── DATA FOR ANALYSIS

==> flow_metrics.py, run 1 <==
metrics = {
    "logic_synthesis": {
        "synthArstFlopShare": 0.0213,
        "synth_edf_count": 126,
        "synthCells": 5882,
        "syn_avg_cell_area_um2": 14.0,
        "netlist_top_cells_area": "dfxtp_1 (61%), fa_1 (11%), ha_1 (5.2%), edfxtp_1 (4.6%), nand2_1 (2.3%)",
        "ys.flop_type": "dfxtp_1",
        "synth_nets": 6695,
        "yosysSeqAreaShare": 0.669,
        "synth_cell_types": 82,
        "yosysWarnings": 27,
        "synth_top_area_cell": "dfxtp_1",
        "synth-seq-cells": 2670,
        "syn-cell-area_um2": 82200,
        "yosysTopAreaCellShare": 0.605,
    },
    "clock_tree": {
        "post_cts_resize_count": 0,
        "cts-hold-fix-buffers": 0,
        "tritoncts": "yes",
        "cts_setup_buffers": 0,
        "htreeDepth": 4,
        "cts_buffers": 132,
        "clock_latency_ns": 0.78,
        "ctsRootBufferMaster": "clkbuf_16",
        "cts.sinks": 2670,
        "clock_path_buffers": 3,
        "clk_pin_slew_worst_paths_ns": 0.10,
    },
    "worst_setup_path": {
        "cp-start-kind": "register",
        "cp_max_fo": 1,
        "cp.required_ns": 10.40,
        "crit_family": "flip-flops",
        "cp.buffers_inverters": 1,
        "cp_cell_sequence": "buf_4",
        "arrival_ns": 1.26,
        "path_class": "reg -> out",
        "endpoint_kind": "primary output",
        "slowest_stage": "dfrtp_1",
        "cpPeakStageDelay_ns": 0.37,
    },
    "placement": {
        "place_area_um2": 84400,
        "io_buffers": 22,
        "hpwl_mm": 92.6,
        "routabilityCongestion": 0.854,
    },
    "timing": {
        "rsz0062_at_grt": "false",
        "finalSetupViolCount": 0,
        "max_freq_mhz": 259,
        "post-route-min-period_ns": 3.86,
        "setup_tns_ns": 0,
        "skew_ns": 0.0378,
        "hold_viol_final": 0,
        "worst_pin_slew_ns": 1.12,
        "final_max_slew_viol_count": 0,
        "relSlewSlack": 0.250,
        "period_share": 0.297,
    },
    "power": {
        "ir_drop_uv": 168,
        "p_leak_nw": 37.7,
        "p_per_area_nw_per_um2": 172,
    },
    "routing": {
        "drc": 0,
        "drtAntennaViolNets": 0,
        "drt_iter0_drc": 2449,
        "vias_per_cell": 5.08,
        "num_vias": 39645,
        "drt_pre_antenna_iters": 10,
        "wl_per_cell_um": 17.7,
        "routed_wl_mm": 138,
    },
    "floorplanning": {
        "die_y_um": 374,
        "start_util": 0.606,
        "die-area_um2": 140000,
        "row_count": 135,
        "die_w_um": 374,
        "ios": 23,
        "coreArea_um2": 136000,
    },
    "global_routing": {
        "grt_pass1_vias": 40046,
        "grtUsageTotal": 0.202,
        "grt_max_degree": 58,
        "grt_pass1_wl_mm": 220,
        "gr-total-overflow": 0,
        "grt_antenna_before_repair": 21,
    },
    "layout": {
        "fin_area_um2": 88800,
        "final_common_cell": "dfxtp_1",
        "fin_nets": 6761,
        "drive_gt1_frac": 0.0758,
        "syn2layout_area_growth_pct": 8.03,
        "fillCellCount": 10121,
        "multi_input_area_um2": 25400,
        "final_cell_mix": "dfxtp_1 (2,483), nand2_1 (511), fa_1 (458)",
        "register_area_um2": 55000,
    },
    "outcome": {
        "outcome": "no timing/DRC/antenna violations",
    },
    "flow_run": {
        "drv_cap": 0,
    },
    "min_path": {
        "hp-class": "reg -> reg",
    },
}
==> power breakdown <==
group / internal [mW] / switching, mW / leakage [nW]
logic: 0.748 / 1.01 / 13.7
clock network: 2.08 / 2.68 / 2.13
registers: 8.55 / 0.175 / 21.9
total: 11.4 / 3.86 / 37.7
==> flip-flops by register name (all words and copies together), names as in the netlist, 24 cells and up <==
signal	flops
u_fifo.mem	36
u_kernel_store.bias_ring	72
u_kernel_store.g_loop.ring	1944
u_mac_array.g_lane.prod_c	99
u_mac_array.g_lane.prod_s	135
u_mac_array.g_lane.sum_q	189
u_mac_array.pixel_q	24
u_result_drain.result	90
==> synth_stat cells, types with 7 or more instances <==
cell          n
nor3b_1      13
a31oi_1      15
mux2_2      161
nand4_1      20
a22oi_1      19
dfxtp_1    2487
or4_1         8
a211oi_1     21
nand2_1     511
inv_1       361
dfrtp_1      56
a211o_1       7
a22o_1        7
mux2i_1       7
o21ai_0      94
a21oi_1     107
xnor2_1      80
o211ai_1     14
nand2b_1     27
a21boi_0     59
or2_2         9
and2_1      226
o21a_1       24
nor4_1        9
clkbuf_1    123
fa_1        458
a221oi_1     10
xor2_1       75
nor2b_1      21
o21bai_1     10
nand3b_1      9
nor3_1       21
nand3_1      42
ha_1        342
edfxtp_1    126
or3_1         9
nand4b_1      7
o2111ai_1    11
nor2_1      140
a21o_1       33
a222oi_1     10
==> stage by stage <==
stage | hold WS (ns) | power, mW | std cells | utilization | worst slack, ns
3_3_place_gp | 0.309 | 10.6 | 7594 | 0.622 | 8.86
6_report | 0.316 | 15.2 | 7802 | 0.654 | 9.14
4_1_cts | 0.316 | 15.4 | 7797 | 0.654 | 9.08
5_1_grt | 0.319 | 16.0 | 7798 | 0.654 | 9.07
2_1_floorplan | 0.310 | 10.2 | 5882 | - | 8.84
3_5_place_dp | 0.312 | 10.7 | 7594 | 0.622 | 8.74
Context: an optimization exercise on an open-source flow, tuned for a short achievable clock period. The choices shown serve that exercise and are no tape-out recipe.
At most, simulation tests tie the RTL to the original design; equivalence was not proved.
No functional check of the RTL was part of runs 1 and 2.
No run shown here takes its clock network from TritonCTS; it comes from the design's own scripts or RTL.
No driver is modelled on the clock port, so clock power and skew are understated where the tree is cut down; a real chip needs a root buffer or a tree.
Power figures rest on the tool's default switching activity, not on a simulated workload.

==> flow/design.v <==
`timescale 1ns/1ns
`default_nettype none
package tofpet_pkg;
	typedef enum logic [1:0] {
		OP_READ   = 2'd0,	 
		OP_STATUS = 2'd1	 
	} opcode_e;		 
	typedef struct packed {
		opcode_e    opcode;	 
		logic [2:0] channel;	 
		logic [3:0] count;	 
	} cmd_t;
	typedef struct packed {
		logic [32-1:0] data;	 
	} hit_t;
	typedef enum logic [1:0] {
		KIND_DATA   = 2'd0,	 
		KIND_STATUS = 2'd1,	 
		KIND_ERROR  = 2'd2	 
	} kind_e;
	typedef struct packed {
		logic                      last;	 
		kind_e                     kind;	 
		logic [2:0]                channel;	 
		logic [32-1:0] data;	 
	} result_t;
	typedef struct packed {
		logic [6-1:0] empty;	 
		logic [6-1:0] full;	 
		logic [6-1:0] overflow;	 
	} chan_flags_t;
endpackage
`default_nettype wire
`timescale 1ns/1ns
`default_nettype none
module tofpet_readout (
	input  logic                         clkin_parallel,
	input  logic                         cpu_resetn,
	input  logic [6-1:0]  hit_valid,
	input  logic [6*32-1:0] hit_data,	 
	input  logic                         cmd_valid,
	input  logic [8:0]                   cmd,		 
	output logic                         cmd_credit,
	output logic                         res_valid,
	output logic [32+5:0]    res,		 
	input  logic                         res_credit
);
	localparam int CH = 6;
	localparam int W  = 32;
	localparam int HD = 8;
	localparam int CD = 4;
	localparam int RD = 4;
	localparam int RW = W + 6;
	localparam int CW = 3 + CH + HD + 2;	 
	logic              acc;			 
	logic              acc_n;		 
	logic              rv_n;		 
	logic [CH-1:0]     pop_q;		 
	logic [RW-1:0]     res_q;		 
	logic [CH-1:0]     rd_oh_nx;
	logic [CH-1:0]     pop_nx;		 
	logic              busy;		 
	logic              st_single;	 
	logic [CH-1:0]     rd_oh;		 
	logic [HD-1:0]     rem;			 
	logic [2:0]        chan_q;		 
	logic [1:0]        kind_q;		 
	logic              status_q;	 
	logic              err_q;		 
	logic              rpush;		 
	logic              rpop;		 
	logic [RD-1:0]     rth;			 
	logic [RD-1:0]     rth_nx;
	logic [RW-1:0]     word;		 
	logic [CH-1:0]         h_empty;
	logic [CH-1:0]         h_full;
	logic [CH-1:0]         ovf;
	logic [CH-1:0][HD-1:0] h_th;
	logic [CH-1:0][W-1:0]  h_head;	 
	logic [CH-1:0]         h_pop;
	logic                  clr_ovf;
	logic [CH*HD*W-1:0]    hmem;	 
	assign clr_ovf = rpush & status_q;
	for (genvar i = 0; i < CH; i++)
	begin : g_ch
		logic [HD-1:0]        th;	 
		logic [HD-1:0]        th_nx;
		logic [W-1:0]         din;
		logic                 push;
		logic                 pop;
		logic [HD-1:0]        ld;		 
		logic [HD-1:0]        sh;		 
		logic [HD-1:0]        ld_nx;
		logic [HD-1:0]        sh_nx;
		assign din  = hit_data[i*W +: W];
		assign push = hit_valid[i] & ~th[HD-1];
		assign pop  = h_pop[i];
		always_comb
		begin
			if (push && !pop)
				th_nx = {th[HD-2:0], 1'b1};
			else if (pop && !push)
				th_nx = {1'b0, th[HD-1:1]};
			else
				th_nx = th;
			for (int k = 0; k < HD; k++)
			begin
				logic at_nx;
				logic top_nx;
				at_nx  = ((k == 0) ? 1'b1 : th_nx[(k == 0) ? 0 : k-1]) & ~th_nx[k];
				top_nx = th_nx[k] & ((k == HD-1) ? 1'b1 : ~th_nx[(k == HD-1) ? k : k+1]);
				ld_nx[k] = pop_nx[i] ? top_nx : at_nx;
				sh_nx[k] = pop_nx[i] & ~top_nx & (k != HD-1);
			end
		end
		for (genvar k = 0; k < HD; k++)
		begin : g_e
			if (k == HD-1) begin : g_last
				always_ff @(posedge clkin_parallel)
					if (ld[k])
						hmem[(i*HD+k)*W +: W] <= din;
			end else begin : g_body
				always_ff @(posedge clkin_parallel)
					if (ld[k])
						hmem[(i*HD+k)*W +: W] <= din;	 
					else if (sh[k])
						hmem[(i*HD+k)*W +: W] <= hmem[(i*HD+k+1)*W +: W];
			end
		end
		always_ff @(posedge clkin_parallel)
		begin
			if (!cpu_resetn)
			begin
				th     <= '0;
				ld     <= HD'(1);
				sh     <= '0;
				ovf[i] <= 1'b0;
			end
			else
			begin
				th     <= th_nx;
				ld     <= ld_nx;
				sh     <= sh_nx;
				ovf[i] <= (ovf[i] & ~clr_ovf) | (hit_valid[i] & th[HD-1]);
			end
		end
		assign h_th[i]    = th;
		logic [W-1:0] head_nx;
		logic [W-1:0] hg;
		always_comb
			if (ld[0])
				head_nx = din;
			else if (sh[0])
				head_nx = hmem[(i*HD+1)*W +: W];
			else
				head_nx = hmem[i*HD*W +: W];
		always_ff @(posedge clkin_parallel)
			hg <= head_nx & {W{rd_oh_nx[i]}};
		assign h_head[i]  = hg;
		assign h_empty[i] = ~th[0];
		assign h_full[i]  = th[HD-1];
	end
	assign h_pop = pop_q;
	logic [1:0]    c_op;
	logic [2:0]    c_ch;
	logic [3:0]    c_cnt;
	logic          c_read_ok;
	logic [CW-1:0] cin;
	logic [CD*CW-1:0] ce;
	logic [CD-1:0] cth;
	logic          cpush;
	assign {c_op, c_ch, c_cnt} = cmd;
	assign c_read_ok = (c_op == 2'd0) && (c_ch < 3'(CH));
	always_comb
	begin
		cin = '0;
		cin[2:0] = c_ch;
		for (int i = 0; i < CH; i++)
			cin[3+i] = c_read_ok && (c_ch == 3'(i));
		for (int k = 0; k < HD; k++)
			cin[3+CH+k] = (c_cnt > 4'(k));
		cin[3+CH+HD]   = (c_op == 2'd1);					 
		cin[3+CH+HD+1] = c_op[1] || ((c_op == 2'd0) && !c_read_ok);	 
	end
	assign cpush = cmd_valid & ~cth[CD-1];
	for (genvar k = 0; k < CD; k++)
	begin : g_c
		logic at;
		logic top;
		if (k == 0) begin : g_lo
			assign at = ~cth[0];
		end else begin : g_mid
			assign at = cth[k-1] & ~cth[k];
		end
		if (k == CD-1) begin : g_last
			assign top = cth[k];
			always_ff @(posedge clkin_parallel)
				if (acc ? top : at)
					ce[k*CW +: CW] <= cin;
		end else begin : g_body
			assign top = cth[k] & ~cth[k+1];
			always_ff @(posedge clkin_parallel)
				if (acc ? top : at)
					ce[k*CW +: CW] <= cin;
				else if (acc)
					ce[k*CW +: CW] <= ce[(k+1)*CW +: CW];
		end
	end
	logic [2:0]    h_ch;
	logic [CH-1:0] h_oh;
	logic [HD-1:0] h_cth;
	logic          h_status;
	logic          h_err;
	assign {h_err, h_status, h_cth, h_oh, h_ch} = ce[CW-1:0];
	logic [HD-1:0] sel_th;		 
	logic [CH-1:0] go_oh;		 
	logic          done;		 
	logic          busy_nx;
	logic          cne_nx;		 
	always_comb
	begin
		sel_th = '0;
		for (int i = 0; i < CH; i++)
			sel_th = sel_th | (h_th[i] & {HD{h_oh[i]}});
		for (int i = 0; i < CH; i++)
			go_oh[i] = h_oh[i] & h_cth[0] & h_th[i][0];
	end
	assign rpush   = busy & ~rth[RD-1];
	assign done    = rpush & (st_single | ~rem[1]);
	assign busy_nx = acc | (busy & ~done);
	assign cne_nx  = cpush | cth[1] | (cth[0] & ~acc);
	logic          st_single_nx;
	logic          acc_nx;
	always_comb
	begin
		st_single_nx = st_single;
		rd_oh_nx     = rd_oh;
		if (acc)
		begin
			st_single_nx = ~|go_oh;
			rd_oh_nx     = go_oh;
		end
		else if (done)
		begin
			st_single_nx = 1'b0;
			rd_oh_nx     = '0;
		end
	end
	assign acc_nx = ~busy_nx & cne_nx;
	assign pop_nx = rd_oh_nx & {CH{~rth_nx[RD-1]}};	 
	assign acc    = ~acc_n;
	always_ff @(posedge clkin_parallel)
	begin
		if (!cpu_resetn)
		begin
			acc_n      <= 1'b1;
			cmd_credit <= 1'b0;
			busy       <= 1'b0;
			st_single  <= 1'b0;
			rd_oh      <= '0;
			pop_q      <= '0;
			cth        <= '0;
		end
		else
		begin
			acc_n      <= ~acc_nx;
			cmd_credit <= acc_nx;
			busy       <= busy_nx;
			st_single  <= st_single_nx;
			rd_oh      <= rd_oh_nx;
			pop_q      <= pop_nx;
			if (cpush && !acc)
				cth <= {cth[CD-2:0], 1'b1};
			else if (acc && !cpush)
				cth <= {1'b0, cth[CD-1:1]};
		end
	end
	always_ff @(posedge clkin_parallel)
	begin
		if (acc)
		begin
			rem      <= h_cth & sel_th;		 
			chan_q   <= h_ch;
			kind_q   <= {h_err, h_status};
			status_q <= h_status;
			err_q    <= h_err;
		end
		else if (rpush)
			rem <= {1'b0, rem[HD-1:1]};
	end
	logic [W-1:0] wdata;
	always_comb
	begin
		wdata = '0;
		for (int i = 0; i < CH; i++)
			wdata = wdata | h_head[i];
		wdata = wdata | (32'hbad0c0de & {W{err_q}});
		wdata[3*CH-1:0] = wdata[3*CH-1:0] | ({h_empty, h_full, ovf} & {(3*CH){status_q}});
	end
	assign word = {st_single | ~rem[1], kind_q, chan_q, wdata};
	logic [RD*RW-1:0]      re;
	logic [2:0]            credits;
	logic [2:0]            cr_dec;	 
	logic                  rv_nx;
	assign rpop = ~rv_n;
	for (genvar k = 0; k < RD; k++)
	begin : g_r
		logic at;
		logic top;
		if (k == 0) begin : g_lo
			assign at = ~rth[0];
		end else begin : g_mid
			assign at = rth[k-1] & ~rth[k];
		end
		if (k == RD-1) begin : g_last
			assign top = rth[k];
			always_ff @(posedge clkin_parallel)
				if (rpop ? top : at)
					re[k*RW +: RW] <= word;
		end else begin : g_body
			assign top = rth[k] & ~rth[k+1];
			always_ff @(posedge clkin_parallel)
				if (rpop ? top : at)
					re[k*RW +: RW] <= word;
				else if (rpop)
					re[k*RW +: RW] <= re[(k+1)*RW +: RW];
		end
	end
	always_comb
	begin
		if (rpush && !rpop)
			rth_nx = {rth[RD-2:0], 1'b1};
		else if (rpop && !rpush)
			rth_nx = {1'b0, rth[RD-1:1]};
		else
			rth_nx = rth;
	end
	assign cr_dec = credits - {2'b0, rpop};
	assign rv_nx  = rth_nx[0] & (res_credit ? (cr_dec != 3'd7) : (cr_dec != 3'd0));
	always_ff @(posedge clkin_parallel)
		if (rpop)
			res_q <= rth[1] ? re[RW +: RW] : word;
		else
			res_q <= rth[0] ? re[RW-1:0] : word;
	always_ff @(posedge clkin_parallel)
	begin
		if (!cpu_resetn)
		begin
			rth       <= '0;
			credits   <= 3'(RD);
			res_valid <= 1'b0;
			rv_n      <= 1'b1;
		end
		else
		begin
			rth       <= rth_nx;
			credits   <= cr_dec + {2'b0, res_credit};
			res_valid <= rv_nx;
			rv_n      <= ~rv_nx;
		end
	end
	assign res = res_q;
endmodule
`default_nettype wire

────

* **ABOUT THIS TASK**:
From the entries above, restate word for word the lines from the line containing "registers: 8.55 / 0.175 / 21.9" to the line containing "2_1_floorplan | 0.310", both ends included, and nothing more.

* **REPLY TO THE EXERCISE**:
registers: 8.55 / 0.175 / 21.9
total: 11.4 / 3.86 / 37.7
==> flip-flops by register name (all words and copies together), names as in the netlist, 24 cells and up <==
signal	flops
u_fifo.mem	36
u_kernel_store.bias_ring	72
u_kernel_store.g_loop.ring	1944
u_mac_array.g_lane.prod_c	99
u_mac_array.g_lane.prod_s	135
u_mac_array.g_lane.sum_q	189
u_mac_array.pixel_q	24
u_result_drain.result	90
==> synth_stat cells, types with 7 or more instances <==
cell          n
nor3b_1      13
a31oi_1      15
mux2_2      161
nand4_1      20
a22oi_1      19
dfxtp_1    2487
or4_1         8
a211oi_1     21
nand2_1     511
inv_1       361
dfrtp_1      56
a211o_1       7
a22o_1        7
mux2i_1       7
o21ai_0      94
a21oi_1     107
xnor2_1      80
o211ai_1     14
nand2b_1     27
a21boi_0     59
or2_2         9
and2_1      226
o21a_1       24
nor4_1        9
clkbuf_1    123
fa_1        458
a221oi_1     10
xor2_1       75
nor2b_1      21
o21bai_1     10
nand3b_1      9
nor3_1       21
nand3_1      42
ha_1        342
edfxtp_1    126
or3_1         9
nand4b_1      7
o2111ai_1    11
nor2_1      140
a21o_1       33
a222oi_1     10
==> stage by stage <==
stage | hold WS (ns) | power, mW | std cells | utilization | worst slack, ns
3_3_place_gp | 0.309 | 10.6 | 7594 | 0.622 | 8.86
6_report | 0.316 | 15.2 | 7802 | 0.654 | 9.14
4_1_cts | 0.316 | 15.4 | 7797 | 0.654 | 9.08
5_1_grt | 0.319 | 16.0 | 7798 | 0.654 | 9.07
2_1_floorplan | 0.310 | 10.2 | 5882 | - | 8.84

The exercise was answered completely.